- [Dataset items]:

What follows belongs to an exercise in optimizing a design on an open flow for small area, a short achievable clock period and few clock cycles; a production flow would make more cautious choices. Where RTL was checked, it was by simulation tests only, not by an equivalence proof against the original. Power is estimated from default activity; no workload was simulated.

== the baseline ==
==> flow/design.v <==
module nibbler_enc (
    input  wire        clk,
    input  wire        rst,         
    input  wire        start,
    input  wire [13:0] len,         
    output wire [12:0] in_addr,
    input  wire [7:0]  in_data,
    output reg         out_we,
    output reg  [13:0] out_addr,
    output reg  [7:0]  out_data,
    output wire        busy,
    output reg         done,
    output wire [13:0] written      
);
    reg        busy_r;     
    reg        go;         
    reg        s_lit;      
    reg        s_run;      
    reg        s_end;      
    reg        act;        
    reg [1:0]  kc;         
    reg        rq;         
    reg        rqk;        
    reg [13:0] ra;         
    reg [13:0] lim;        
    reg        zl;         
    reg        rok;        
    reg [2:0]  q;          
    reg [7:0]  r0, r1, r2;
    reg        e01, e12, e23;    
    reg        rsa;              
    reg        lead_ok;          
    reg        run_ok;           
    reg [13:0] c;          
    reg [1:0]  lph;        
    reg        fm1;        
    reg        f63;        
    reg [1:0]  lm;         
    reg        lead;       
    reg [1:0]  mark;
    reg [13:0] wp;         
    reg [13:0] ocur0;      
    reg [1:0]  onb;        
    reg [1:0]  room;       
    reg        slot_v;
    reg [13:0] slot_pos;
    reg [3:0]  slot_hi;
    reg        pv;         
    reg [13:0] paddr;
    reg [7:0]  pdata;
    reg        eph;        
    assign busy    = busy_r;
    assign in_addr = ra[12:0];
    assign written = wp;
    wire [3:0] n0 = (lm == 2'd0) ? {1'b0, c[2:0]} :
                    (lm == 2'd1) ? {2'b10, c[5:4]} : {3'b110, c[12]};
    wire [3:0] n1 = (lm == 2'd1) ? c[3:0] : c[11:8];
    wire [3:0] n2 = c[7:4];
    wire [3:0] n3 = c[3:0];
    wire [1:0] nb = (lm == 2'd2) ? 2'd2 : (lm == 2'd1) ? 2'd1 : {1'b0, ~slot_v};
    wire in_lit     = act & s_lit;
    wire in_run     = act & s_run;
    wire ce         = ~rok & (q == 3'd5);             
    wire lit_pre_ld = in_lit & ~lph[1];               
    wire lit_first  = in_lit & lph[1] & ~lph[0];      
    wire lead_hit   = lit_first & lead & lead_ok;
    wire lit_steady = in_lit & lph[1] & lph[0];
    wire lit_endc   = lit_steady & ce;
    wire lit_endr   = lit_steady & ~ce & rsa;
    wire lit_go     = lit_steady & ~ce & ~rsa;
    wire rs1        = lit_go & fm1 & (lm == 2'd0) & slot_v;
    wire rs2        = lit_go & f63 & lm[0];
    wire restart    = rs1 | rs2;
    wire litw       = (lit_first & ~lead_hit) | lit_go;
    wire run_go     = in_run & run_ok;
    wire run_end    = in_run & ~run_ok;
    wire fe         = lit_endc | lit_endr | run_end;   
    wire [13:0] wp1 = wp + 14'd1;
    wire [13:0] op1 = ocur0 + 14'd1;
    wire [13:0] fo  = s_run ? wp : ocur0;
    wire [13:0] fo1 = s_run ? wp1 : op1;
    reg         w1v, w2v;
    reg  [13:0] w1a, w2a;
    reg  [7:0]  w1d, w2d;
    reg         ns_v;
    reg  [13:0] ns_pos;
    reg  [3:0]  ns_hi;
    always @* begin
        w1v = 1'b0; w2v = 1'b0;
        w1a = fo;   w2a = fo1;
        w1d = {n0, n1}; w2d = {n2, n3};
        ns_v = 1'b0; ns_pos = fo; ns_hi = n0;
        if (slot_v) begin
            w1v = 1'b1;
            w1a = slot_pos;
            w1d = {slot_hi, n0};
            if (lm == 2'd1) begin
                ns_v = 1'b1; ns_pos = fo; ns_hi = n1;
            end else if (lm == 2'd2) begin
                w2v = 1'b1; w2a = fo; w2d = {n1, n2};
                ns_v = 1'b1; ns_pos = fo1; ns_hi = n3;
            end
        end else begin
            if (lm == 2'd0) begin
                ns_v = 1'b1; ns_pos = fo; ns_hi = n0;
            end else begin
                w1v = 1'b1;
                w2v = (lm == 2'd2);
            end
        end
    end
    wire [13:0] bodylen = wp - 14'd2;
    wire in_eq = (in_data == r0);
    wire in_mv = (in_data == 8'h00) | (in_data == 8'hFF);
    wire rok_n = (ra < lim);
    always @(posedge clk) begin
        out_we   <= 1'b0;
        out_addr <= wp;
        out_data <= r2;
        done     <= 1'b0;
        rq       <= 1'b0;
        go       <= 1'b0;
        paddr    <= pv ? w1a : w2a;
        pdata    <= pv ? w1d : w2d;
        r0  <= in_data;
        r1  <= r0;
        r2  <= r1;
        e01 <= in_eq;
        e12 <= e01;
        e23 <= e12;
        rsa     <= rok_n & in_eq & in_mv & e01 & e12;
        lead_ok <= rok_n & in_eq & in_mv & e01;
        run_ok  <= rok_n & in_eq;
        act <= (s_lit | s_run) & ~kc[1] & ~restart & ~lit_endc;
        kc  <= {kc[0], 1'b0};
        rok <= rok_n;
        ra  <= ra + 14'd1;
        if (act) begin
            q   <= rok ? 3'd0 : q + 3'd1;
            c   <= c + 14'd1;
            fm1 <= (c == 14'h3FFE);
            f63 <= (c == 14'd62);
            if (s_lit && lph != 2'd3) lph <= lph + 2'd1;
        end
        if (litw) begin
            out_we   <= 1'b1;
            wp       <= wp1;
        end else if (fe) begin
            if (pv) begin
                out_we   <= 1'b1;
                out_addr <= paddr;
                out_data <= pdata;
                pv       <= w1v;
            end else begin
                out_we   <= w1v;
                out_addr <= w1a;
                out_data <= w1d;
                pv       <= w2v;
            end
        end else if (pv) begin
            out_we   <= 1'b1;
            out_addr <= paddr;
            out_data <= pdata;
            pv       <= 1'b0;
        end
        room <= run_end ? nb + {1'b0, ~ns_v} : onb + nb;
        if (fe) begin
            slot_v   <= ns_v;
            slot_pos <= ns_pos;
            slot_hi  <= ns_hi;
        end
        if (lit_pre_ld) begin
            wp    <= ocur0 + {12'd0, room};
            ocur0 <= ocur0 + {12'd0, onb};
            onb   <= 2'd0;
        end
        if (lit_first)
            lead <= 1'b0;
        if (lead_hit) begin
            s_lit <= 1'b0;
            s_run <= 1'b1;
            c     <= 14'h3FFB;           
            fm1   <= 1'b0;
            f63   <= 1'b0;
            lm    <= 2'd0;
            mark  <= {1'b0, r0[0]};
            wp    <= ocur0;
        end
        if (lit_go & fm1 & (lm == 2'd0))
            lm <= 2'd1;
        if (restart) begin
            kc  <= 2'b11;
            rq  <= 1'b1;
            rqk <= rs1;
            if (rs2) lm <= 2'd2;
        end
        if (rq) begin
            ra  <= ra - (rqk ? 14'd13 : 14'd77);
            c   <= 14'h3FF5;             
            lph <= 2'd0;
            fm1 <= 1'b0;
            f63 <= 1'b0;
        end
        if (lit_endr) begin
            s_lit <= 1'b0;
            s_run <= 1'b1;
            c     <= 14'h3FFB;           
            fm1   <= 1'b0;
            f63   <= 1'b0;
            lm    <= 2'd0;
        end
        if (lit_endc) begin
            s_lit <= 1'b0;
            s_end <= 1'b1;
        end
        if (run_go) begin
            if (fm1) lm <= 2'd1;
            if (f63) lm <= 2'd2;
        end
        if (run_end) begin
            s_run <= 1'b0;
            s_lit <= 1'b1;
            c     <= 14'h3FF6;           
            lph   <= 2'd1;
            fm1   <= 1'b0;
            f63   <= 1'b0;
            lm    <= 2'd0;
            ocur0 <= wp;
            onb   <= nb;
        end
        if (s_end && !pv) begin
            if (slot_v) begin
                out_we   <= 1'b1;
                out_addr <= slot_pos;
                out_data <= {slot_hi, 4'd0};
                slot_v   <= 1'b0;
            end else if (!eph) begin
                out_we   <= 1'b1;
                out_addr <= 14'd0;
                out_data <= {mark, bodylen[13:8]};
                eph      <= 1'b1;
            end else begin
                out_we   <= 1'b1;
                out_addr <= 14'd1;
                out_data <= bodylen[7:0];
                done     <= 1'b1;
                s_end    <= 1'b0;
                busy_r   <= 1'b0;
            end
        end
        if (!busy_r) begin
            lim <= len;
            zl  <= (len == 14'd0);
            if (start) begin
                busy_r <= 1'b1;
                go     <= 1'b1;
            end
        end
        if (go) begin
            mark   <= 2'b10;
            slot_v <= 1'b0;
            pv     <= 1'b0;
            eph    <= 1'b0;
            ocur0  <= 14'd2;
            onb    <= 2'd0;
            wp     <= 14'd2;
            ra     <= 14'd0;
            kc     <= 2'b10;
            c      <= 14'h3FF5;          
            lph    <= 2'd0;
            fm1    <= 1'b0;
            f63    <= 1'b0;
            lm     <= 2'd0;
            lead   <= 1'b1;
            lim    <= (lim[13:1] == 13'd0) ? 14'd0 : lim - 14'd2;
            q      <= (lim == 14'd1) ? 3'd2 : (lim == 14'd2) ? 3'd1 : 3'd0;
            s_lit  <= ~zl;
            s_end  <= zl;
        end
        if (rst) begin
            busy_r <= 1'b0;
            go     <= 1'b0;
            s_lit  <= 1'b0;
            s_run  <= 1'b0;
            s_end  <= 1'b0;
            act    <= 1'b0;
            rq     <= 1'b0;
            out_we <= 1'b0;
            done   <= 1'b0;
        end
    end
endmodule
clock: 5.0 ns
lec_check: 0
cap_margin: 20
core_margin: 2
core_utilization: 40
setup_slack_margin: 2.8
slew_margin: 20
standard.sh (not shown) runs the stock make flow with config.mk's settings and CLKGATE_MAP_FILE= SYNTH_SCRIPT=/design/flow/synth_recipe.tcl, a recipe that flattens the netlist after the stock synthesis.
==> flow/flow/run.sh <==
#!/bin/bash
# The standard layout (standard.sh), except that the input and output
# port buffers are plain buffers (buf_2) instead of the default delay-buffer
# cell, so the resizer can size them like the other buffers. Every port still
# gets its own buffer. make's full output goes to make.log here; ORFS keeps
# each step's own log under orfs/logs.
set -euo pipefail
bash standard.sh "BUFFER_PORTS_ARGS=-buffer_cell sky130_fd_sc_hd__buf_2" finish > make.log 2>&1
Inputs modified between the baseline and the candidate:
--- a/flow/design.v
+++ b/flow/design.v
@@ -12,9 +12,8 @@
     output reg         done,
     output wire [13:0] written      
 );
     reg        busy_r;     
-    reg        go;         
     reg        s_lit;      
     reg        s_run;      
     reg        s_end;      
     reg        act;        
@@ -27,8 +26,9 @@
     reg        rok;        
     reg [2:0]  q;          
     reg [7:0]  r0, r1, r2;
     reg        e01, e12, e23;    
+    reg        mv0;              
     reg        rsa;              
     reg        lead_ok;          
     reg        run_ok;           
     reg [13:0] c;          
@@ -39,10 +39,8 @@
     reg        lead;       
     reg [1:0]  mark;
     reg [13:0] wp;         
     reg [13:0] ocur0;      
-    reg [1:0]  onb;        
-    reg [1:0]  room;       
     reg        slot_v;
     reg [13:0] slot_pos;
     reg [3:0]  slot_hi;
     reg        pv;         
@@ -57,11 +55,12 @@
     wire [3:0] n1 = (lm == 2'd1) ? c[3:0] : c[11:8];
     wire [3:0] n2 = c[7:4];
     wire [3:0] n3 = c[3:0];
     wire [1:0] nb = (lm == 2'd2) ? 2'd2 : (lm == 2'd1) ? 2'd1 : {1'b0, ~slot_v};
+    wire ce         = ~rok & (q == 3'd5);             
     wire in_lit     = act & s_lit;
     wire in_run     = act & s_run;
-    wire ce         = ~rok & (q == 3'd5);             
+    wire first_cyc  = lead & kc[1];                   
     wire lit_pre_ld = in_lit & ~lph[1];               
     wire lit_first  = in_lit & lph[1] & ~lph[0];      
     wire lead_hit   = lit_first & lead & lead_ok;
     wire lit_steady = in_lit & lph[1] & lph[0];
@@ -75,9 +74,11 @@
     wire run_go     = in_run & run_ok;
     wire run_end    = in_run & ~run_ok;
     wire fe         = lit_endc | lit_endr | run_end;   
     wire [13:0] wp1 = wp + 14'd1;
+    wire [13:0] wp2 = {wp[13:1] + 13'd1, wp[0]};
     wire [13:0] op1 = ocur0 + 14'd1;
+    wire [13:0] op2 = {ocur0[13:1] + 13'd1, ocur0[0]};
     wire [13:0] fo  = s_run ? wp : ocur0;
     wire [13:0] fo1 = s_run ? wp1 : op1;
     reg         w1v, w2v;
     reg  [13:0] w1a, w2a;
@@ -118,17 +119,17 @@
         out_addr <= wp;
         out_data <= r2;
         done     <= 1'b0;
         rq       <= 1'b0;
-        go       <= 1'b0;
         paddr    <= pv ? w1a : w2a;
         pdata    <= pv ? w1d : w2d;
         r0  <= in_data;
         r1  <= r0;
         r2  <= r1;
         e01 <= in_eq;
         e12 <= e01;
         e23 <= e12;
+        mv0 <= in_mv;
         rsa     <= rok_n & in_eq & in_mv & e01 & e12;
         lead_ok <= rok_n & in_eq & in_mv & e01;
         run_ok  <= rok_n & in_eq;
         act <= (s_lit | s_run) & ~kc[1] & ~restart & ~lit_endc;
@@ -162,21 +163,25 @@
             out_addr <= paddr;
             out_data <= pdata;
             pv       <= 1'b0;
         end
-        room <= run_end ? nb + {1'b0, ~ns_v} : onb + nb;
         if (fe) begin
             slot_v   <= ns_v;
             slot_pos <= ns_pos;
             slot_hi  <= ns_hi;
         end
-        if (lit_pre_ld) begin
-            wp    <= ocur0 + {12'd0, room};
-            ocur0 <= ocur0 + {12'd0, onb};
-            onb   <= 2'd0;
-        end
+        if (lit_pre_ld)
+            wp <= nb[1] ? op2 : nb[0] ? op1 : ocur0;
         if (lit_first)
             lead <= 1'b0;
+        if (first_cyc) begin
+            lim <= (lim[13:1] == 13'd0) ? 14'd0 : lim - 14'd2;
+            q   <= (lim == 14'd1) ? 3'd2 : (lim == 14'd2) ? 3'd1 : 3'd0;
+            if (zl) begin
+                s_lit <= 1'b0;
+                s_end <= 1'b1;
+            end
+        end
         if (lead_hit) begin
             s_lit <= 1'b0;
             s_run <= 1'b1;
             c     <= 14'h3FFB;           
@@ -224,10 +229,9 @@
             lph   <= 2'd1;
             fm1   <= 1'b0;
             f63   <= 1'b0;
             lm    <= 2'd0;
-            ocur0 <= wp;
-            onb   <= nb;
+            ocur0 <= nb[1] ? wp2 : nb[0] ? wp1 : wp;
         end
         if (s_end && !pv) begin
             if (slot_v) begin
                 out_we   <= 1'b1;
@@ -247,23 +251,14 @@
                 s_end    <= 1'b0;
                 busy_r   <= 1'b0;
             end
         end
-        if (!busy_r) begin
-            lim <= len;
-            zl  <= (len == 14'd0);
-            if (start) begin
-                busy_r <= 1'b1;
-                go     <= 1'b1;
-            end
-        end
-        if (go) begin
+        if (!busy && start) begin
             mark   <= 2'b10;
             slot_v <= 1'b0;
             pv     <= 1'b0;
             eph    <= 1'b0;
             ocur0  <= 14'd2;
-            onb    <= 2'd0;
             wp     <= 14'd2;
             ra     <= 14'd0;
             kc     <= 2'b10;
             c      <= 14'h3FF5;          
@@ -271,19 +266,18 @@
             fm1    <= 1'b0;
             f63    <= 1'b0;
             lm     <= 2'd0;
             lead   <= 1'b1;
-            lim    <= (lim[13:1] == 13'd0) ? 14'd0 : lim - 14'd2;
-            q      <= (lim == 14'd1) ? 3'd2 : (lim == 14'd2) ? 3'd1 : 3'd0;
-            s_lit  <= ~zl;
-            s_end  <= zl;
+            lim    <= len;
+            zl     <= (len == 14'd0);
+            s_lit  <= 1'b1;
+            busy_r <= 1'b1;
         end
         if (rst) begin
-            busy_r <= 1'b0;
-            go     <= 1'b0;
             s_lit  <= 1'b0;
             s_run  <= 1'b0;
             s_end  <= 1'b0;
+            busy_r <= 1'b0;
             act    <= 1'b0;
             rq     <= 1'b0;
             out_we <= 1'b0;
             done   <= 1'b0;
==> comparison <==
Status | the baseline and the candidate | clean. | cell count of the worst reg-to-reg path | the candidate vs the baseline | 1 higher |. Lower maximum clock frequency was reported by the baseline, not the candidate. The candidate — clock network fraction of total power 2.1 points higher, the baseline as reference. Diff the baseline -> the candidate: post-synthesis net count now sits lower; clock buffer count now sits lower; met3 track demand over resource in global routing now sits higher. The post-route minimum period of the candidate falls short of that of the baseline by 0.015 ns. The run with more setup slack is the candidate; the baseline has less. Taking the baseline as the reference point, the fraction of area in registers of the candidate rises by 0.30 points. Going from the baseline to the candidate, the number of instances in the synthesized netlist was found to have gone down by 47. [the candidate] static leakage fell about 3% relative to the baseline. Multiplexer share of the synthesized area delta (the candidate -> the baseline): insignificant. Higher total detailed-routing wirelength among the baseline and the candidate: the candidate. When the final numbers for the baseline and the candidate were put side by side, the footprint of the flip-flops and latches turned out to be greater in the baseline.
Testbench counts of the candidate, summed over its fixed seeds: cycles 457,115.
No functional check of the RTL was part of the baseline.

-- port drivers added, routing unchanged --
Ports are ideal in the flow. The routed layouts listed here were re-timed in OpenROAD.
Step 1: set_driving_cell puts a clkbuf_16 on clk and a buf_2 on each other input, an assumption about the parent block.
Step 2 adds t to the input delays and takes it off the output delays; t is the mean of the earliest and latest rising clock arrival at the registers after step 1. Input paths then give back, and output paths get back, about the clock's delay inside the block.
Slacks: ideal / step 1 / step 2; pairs: ideal / step 1.
| run | t (ns) | setup slack, ns | worst setup path at the end | latest minus earliest clock arrival (ns) | worst data-port slew with drivers (ns) |
|---|---|---|---|---|---|
| the baseline | 0.485 | 2.811 / 2.782 / 2.535 | input to register | 0.013 / 0.013 | 0.03 |
| the candidate | 0.489 | 2.826 / 2.782 / 2.529 | input to register | 0.016 / 0.016 | 0.03 |
After both steps setup and hold are still met in every run listed. For the candidate, which loses most, drivers alone change the setup slack by -0.044 ns; drivers and shift together by -0.297 ns.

- [TASK GOAL]:
Scan the records for lines that hold "other", and reproduce each one you find.

- [RESULT]:
# cell, so the resizer can size them like the other buffers. Every port still
Step 1: set_driving_cell puts a clkbuf_16 on clk and a buf_2 on each other input, an assumption about the parent block.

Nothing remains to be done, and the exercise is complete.